(Recorded data)
BEGIN

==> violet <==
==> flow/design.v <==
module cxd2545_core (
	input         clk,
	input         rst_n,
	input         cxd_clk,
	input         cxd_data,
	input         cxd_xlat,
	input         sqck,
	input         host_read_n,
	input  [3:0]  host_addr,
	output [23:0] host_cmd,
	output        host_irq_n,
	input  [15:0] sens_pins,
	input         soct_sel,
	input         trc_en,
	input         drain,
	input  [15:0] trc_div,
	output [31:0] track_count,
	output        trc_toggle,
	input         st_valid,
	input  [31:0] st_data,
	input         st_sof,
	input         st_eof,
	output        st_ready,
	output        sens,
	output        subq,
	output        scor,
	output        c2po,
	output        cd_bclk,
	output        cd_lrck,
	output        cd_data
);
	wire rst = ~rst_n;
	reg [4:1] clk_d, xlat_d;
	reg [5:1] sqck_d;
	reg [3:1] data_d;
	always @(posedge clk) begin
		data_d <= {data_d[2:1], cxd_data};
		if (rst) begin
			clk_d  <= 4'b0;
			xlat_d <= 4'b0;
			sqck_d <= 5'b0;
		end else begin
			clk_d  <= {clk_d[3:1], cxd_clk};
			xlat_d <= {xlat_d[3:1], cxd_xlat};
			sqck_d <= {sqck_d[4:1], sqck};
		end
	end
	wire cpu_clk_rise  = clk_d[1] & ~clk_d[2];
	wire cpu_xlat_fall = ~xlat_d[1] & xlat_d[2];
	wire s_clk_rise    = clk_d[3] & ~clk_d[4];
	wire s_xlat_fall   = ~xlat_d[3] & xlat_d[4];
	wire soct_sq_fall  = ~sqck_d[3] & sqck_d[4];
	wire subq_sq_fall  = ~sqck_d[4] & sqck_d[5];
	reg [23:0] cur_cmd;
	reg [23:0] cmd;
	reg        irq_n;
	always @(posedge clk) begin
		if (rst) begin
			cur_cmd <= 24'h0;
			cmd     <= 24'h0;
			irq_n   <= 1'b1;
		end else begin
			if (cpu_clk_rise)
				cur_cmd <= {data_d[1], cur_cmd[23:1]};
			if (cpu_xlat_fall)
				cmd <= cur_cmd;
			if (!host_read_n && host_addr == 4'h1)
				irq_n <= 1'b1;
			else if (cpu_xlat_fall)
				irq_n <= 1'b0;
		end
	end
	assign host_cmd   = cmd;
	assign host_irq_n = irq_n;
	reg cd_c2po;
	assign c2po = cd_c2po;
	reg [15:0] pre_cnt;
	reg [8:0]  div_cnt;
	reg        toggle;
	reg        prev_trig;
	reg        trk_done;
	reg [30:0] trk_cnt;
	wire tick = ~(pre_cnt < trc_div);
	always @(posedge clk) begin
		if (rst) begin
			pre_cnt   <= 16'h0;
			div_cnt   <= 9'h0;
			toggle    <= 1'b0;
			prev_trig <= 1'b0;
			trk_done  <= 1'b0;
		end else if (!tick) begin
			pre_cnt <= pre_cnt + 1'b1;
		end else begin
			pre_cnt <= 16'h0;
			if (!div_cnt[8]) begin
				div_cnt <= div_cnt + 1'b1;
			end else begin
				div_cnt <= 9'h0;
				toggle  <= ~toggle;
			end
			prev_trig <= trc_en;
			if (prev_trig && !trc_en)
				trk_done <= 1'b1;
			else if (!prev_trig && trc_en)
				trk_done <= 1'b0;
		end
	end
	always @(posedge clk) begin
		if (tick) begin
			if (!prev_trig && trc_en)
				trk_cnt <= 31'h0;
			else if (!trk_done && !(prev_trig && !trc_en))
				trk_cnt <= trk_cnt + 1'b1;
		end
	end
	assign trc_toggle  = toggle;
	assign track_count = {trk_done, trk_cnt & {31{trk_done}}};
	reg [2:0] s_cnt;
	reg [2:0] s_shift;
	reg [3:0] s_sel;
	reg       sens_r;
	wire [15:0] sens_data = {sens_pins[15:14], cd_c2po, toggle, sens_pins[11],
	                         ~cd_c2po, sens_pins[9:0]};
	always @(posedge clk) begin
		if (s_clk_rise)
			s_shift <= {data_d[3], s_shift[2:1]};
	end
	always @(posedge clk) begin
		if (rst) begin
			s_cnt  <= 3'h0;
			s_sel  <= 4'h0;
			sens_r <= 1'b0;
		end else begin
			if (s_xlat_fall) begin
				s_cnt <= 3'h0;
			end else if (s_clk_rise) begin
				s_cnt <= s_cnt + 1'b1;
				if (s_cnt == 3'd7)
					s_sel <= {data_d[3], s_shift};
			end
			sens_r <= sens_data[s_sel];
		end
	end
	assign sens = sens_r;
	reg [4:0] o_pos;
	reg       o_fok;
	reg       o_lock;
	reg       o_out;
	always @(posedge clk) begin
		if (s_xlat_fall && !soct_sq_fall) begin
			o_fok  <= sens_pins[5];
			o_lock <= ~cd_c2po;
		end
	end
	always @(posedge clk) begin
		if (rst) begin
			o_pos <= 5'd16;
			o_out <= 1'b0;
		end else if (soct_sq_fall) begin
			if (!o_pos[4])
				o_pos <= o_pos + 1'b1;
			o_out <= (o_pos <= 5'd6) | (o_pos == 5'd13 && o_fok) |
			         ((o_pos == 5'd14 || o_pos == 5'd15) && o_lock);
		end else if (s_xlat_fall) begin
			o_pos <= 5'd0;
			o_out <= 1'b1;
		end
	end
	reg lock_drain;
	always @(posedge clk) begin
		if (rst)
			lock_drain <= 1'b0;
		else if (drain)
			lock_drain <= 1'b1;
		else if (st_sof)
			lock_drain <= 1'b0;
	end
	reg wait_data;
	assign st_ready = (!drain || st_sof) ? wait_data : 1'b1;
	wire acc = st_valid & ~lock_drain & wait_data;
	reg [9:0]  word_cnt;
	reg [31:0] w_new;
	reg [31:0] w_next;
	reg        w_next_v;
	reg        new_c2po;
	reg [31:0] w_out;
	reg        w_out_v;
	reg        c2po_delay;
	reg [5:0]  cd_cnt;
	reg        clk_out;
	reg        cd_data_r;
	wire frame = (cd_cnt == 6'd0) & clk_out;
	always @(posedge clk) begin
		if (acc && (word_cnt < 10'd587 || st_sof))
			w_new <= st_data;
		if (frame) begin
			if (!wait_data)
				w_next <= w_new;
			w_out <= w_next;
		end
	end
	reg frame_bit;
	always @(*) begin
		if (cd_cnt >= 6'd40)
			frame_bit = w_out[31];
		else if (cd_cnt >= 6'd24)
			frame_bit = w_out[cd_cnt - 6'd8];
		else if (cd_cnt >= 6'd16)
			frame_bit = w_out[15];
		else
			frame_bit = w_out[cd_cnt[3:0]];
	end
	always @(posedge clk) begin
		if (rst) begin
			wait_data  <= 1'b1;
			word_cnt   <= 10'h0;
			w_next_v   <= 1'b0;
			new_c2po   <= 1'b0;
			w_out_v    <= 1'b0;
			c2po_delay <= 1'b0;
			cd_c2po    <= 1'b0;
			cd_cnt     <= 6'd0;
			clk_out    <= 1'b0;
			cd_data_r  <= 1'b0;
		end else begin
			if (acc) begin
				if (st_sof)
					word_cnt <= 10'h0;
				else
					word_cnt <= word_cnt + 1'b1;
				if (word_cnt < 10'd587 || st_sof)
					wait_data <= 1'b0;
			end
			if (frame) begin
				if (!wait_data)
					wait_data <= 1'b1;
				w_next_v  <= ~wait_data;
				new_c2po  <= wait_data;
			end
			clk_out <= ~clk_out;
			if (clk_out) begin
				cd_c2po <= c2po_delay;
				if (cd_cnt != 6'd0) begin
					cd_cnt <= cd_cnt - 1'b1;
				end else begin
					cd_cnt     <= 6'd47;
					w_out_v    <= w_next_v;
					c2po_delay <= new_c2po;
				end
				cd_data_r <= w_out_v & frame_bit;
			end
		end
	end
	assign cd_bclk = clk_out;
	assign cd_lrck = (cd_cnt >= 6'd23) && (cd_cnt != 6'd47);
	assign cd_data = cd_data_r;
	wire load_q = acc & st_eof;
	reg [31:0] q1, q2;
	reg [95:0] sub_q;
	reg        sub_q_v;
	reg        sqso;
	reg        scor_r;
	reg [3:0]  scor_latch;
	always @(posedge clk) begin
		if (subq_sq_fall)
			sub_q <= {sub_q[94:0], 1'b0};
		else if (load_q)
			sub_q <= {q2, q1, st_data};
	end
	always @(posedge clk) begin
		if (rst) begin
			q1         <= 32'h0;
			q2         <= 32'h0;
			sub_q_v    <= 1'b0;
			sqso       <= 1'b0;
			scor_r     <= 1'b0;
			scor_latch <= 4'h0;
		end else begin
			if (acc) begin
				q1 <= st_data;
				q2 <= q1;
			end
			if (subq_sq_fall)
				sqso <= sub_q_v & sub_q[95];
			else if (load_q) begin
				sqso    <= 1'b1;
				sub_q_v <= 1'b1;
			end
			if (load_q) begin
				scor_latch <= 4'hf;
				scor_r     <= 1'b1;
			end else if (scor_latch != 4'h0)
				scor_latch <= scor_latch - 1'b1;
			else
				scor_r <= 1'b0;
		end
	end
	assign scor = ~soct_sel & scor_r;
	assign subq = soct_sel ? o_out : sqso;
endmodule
From an optimization exercise on the open Yosys and OpenROAD flow, aimed at small area, a short achievable clock period and few clock cycles; shortcuts taken in it are not production practice. Only simulation tests tie the RTL to the original design; equivalence was not proved. Power is estimated from default activity; no workload was simulated.

==> 08-05: inputs <==
## JAM
module JAM (
input CLK,
input RST,
output reg [2:0] W,
output reg [2:0] J,
input [6:0] Cost,
output reg [3:0] MatchCount,
output reg [9:0] MinCost,
output reg Valid );
reg [6:0] C;         
reg [2:0] t;         
reg run;             
reg r0;              
reg fin1, fin2;      
reg [9:0] ac0; reg [3:0] an0;
reg [9:0] ac1; reg [3:0] an1;
reg [9:0] ac2; reg [3:0] an2;
reg [9:0] ac3; reg [3:0] an3;
reg [9:0] ac4; reg [3:0] an4;
reg [9:0] ac5; reg [3:0] an5;
reg [9:0] ac6; reg [3:0] an6;
reg [9:0] ac7; reg [3:0] an7;
reg [8:0] ac8; reg [3:0] an8;
reg [8:0] ac9; reg [3:0] an9;
reg [8:0] ac10; reg [3:0] an10;
reg [8:0] ac11; reg [3:0] an11;
reg [8:0] ac12; reg [3:0] an12;
reg [8:0] ac13; reg [3:0] an13;
reg [8:0] ac14; reg [3:0] an14;
reg [8:0] ac15; reg [3:0] an15;
reg [8:0] ac16; reg [3:0] an16;
reg [8:0] ac17; reg [3:0] an17;
reg [8:0] ac18; reg [3:0] an18;
reg [8:0] ac19; reg [3:0] an19;
reg [8:0] ac20; reg [3:0] an20;
reg [8:0] ac21; reg [3:0] an21;
reg [8:0] ac22; reg [3:0] an22;
reg [8:0] ac23; reg [3:0] an23;
reg [8:0] ac24; reg [3:0] an24;
reg [8:0] ac25; reg [3:0] an25;
reg [8:0] ac26; reg [3:0] an26;
reg [8:0] ac27; reg [3:0] an27;
reg [8:0] ac28; reg [3:0] an28;
reg [8:0] ac29; reg [3:0] an29;
reg [8:0] ac30; reg [3:0] an30;
reg [8:0] ac31; reg [3:0] an31;
reg [8:0] ac32; reg [3:0] an32;
reg [8:0] ac33; reg [3:0] an33;
reg [8:0] ac34; reg [3:0] an34;
reg [8:0] ac35; reg [3:0] an35;
reg [8:0] ac36; reg [3:0] an36;
reg [8:0] ac37; reg [3:0] an37;
reg [8:0] ac38; reg [3:0] an38;
reg [8:0] ac39; reg [3:0] an39;
reg [9:0] ac40; reg [3:0] an40;
reg [9:0] ac41; reg [3:0] an41;
reg [9:0] ac42; reg [3:0] an42;
reg [9:0] ac43; reg [3:0] an43;
reg [9:0] ac44; reg [3:0] an44;
reg [9:0] ac45; reg [3:0] an45;
reg [9:0] ac46; reg [3:0] an46;
reg [9:0] ac47; reg [3:0] an47;
reg [9:0] ac48; reg [3:0] an48;
  ...
clock: 8.0 ns
lec_check: 0
cap_margin: 20
core_margin: 2
core_utilization: 50
cts_buf_list: sky130_fd_sc_hd__clkbuf_16
cts_cluster_diameter: 82
cts_cluster_size: 20
setup_slack_margin: 4.2
slew_margin: 20
run.sh (not shown) runs the stock make flow with config.mk's settings and CLKGATE_MAP_FILE= SYNTH_SCRIPT=/design/flow/synth_recipe.tcl, a recipe that flattens the netlist after the stock synthesis.
==> inputs of 06-09, as changes to 08-05 <==
CORE_UTILIZATION = 40   (was 50)
CTS_BUF_LIST = default   (was sky130_fd_sc_hd__clkbuf_16)
CTS_CLUSTER_DIAMETER = default   (was 82)
CTS_CLUSTER_SIZE = default   (was 20)
SETUP_SLACK_MARGIN = 4.8   (was 4.2)
==> inputs of 02-02, as changes to 08-05 <==
SETUP_SLACK_MARGIN = 4.8   (was 4.2)
==> results.toml <==
[outcome]
run_status = "timing/DRC/antenna clean"

[cells_and_area]
fillers = 21700
ff_latch_area_um2 = 44700
area_delta_synth_final_pct = 20.3

[floorplanning]
core_area_um2 = 240000
tap_cells = 3185

[setup_path]
cp.buffers_inverters = 4
r2r-start = "ss_l22[0]"

[timing]
clock_skew_ps = 53.8
min_period_over_period_pct = 43.3

[routing]
drtIter0Drc = 15600

[power_and_ir_drop]
swShare_pct = 24.2
seqPwrFrac_pct = 48.7
powerComb_w = 0.000711

[cts]
cts_buffers = 234
That was 06-09.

END

Copy the entries word for word. Start at the first line and end with the line containing "reg [5:1] sqck_d;".

==> violet <==
==> flow/design.v <==
module cxd2545_core (
	input         clk,
	input         rst_n,
	input         cxd_clk,
	input         cxd_data,
	input         cxd_xlat,
	input         sqck,
	input         host_read_n,
	input  [3:0]  host_addr,
	output [23:0] host_cmd,
	output        host_irq_n,
	input  [15:0] sens_pins,
	input         soct_sel,
	input         trc_en,
	input         drain,
	input  [15:0] trc_div,
	output [31:0] track_count,
	output        trc_toggle,
	input         st_valid,
	input  [31:0] st_data,
	input         st_sof,
	input         st_eof,
	output        st_ready,
	output        sens,
	output        subq,
	output        scor,
	output        c2po,
	output        cd_bclk,
	output        cd_lrck,
	output        cd_data
);
	wire rst = ~rst_n;
	reg [4:1] clk_d, xlat_d;
	reg [5:1] sqck_d;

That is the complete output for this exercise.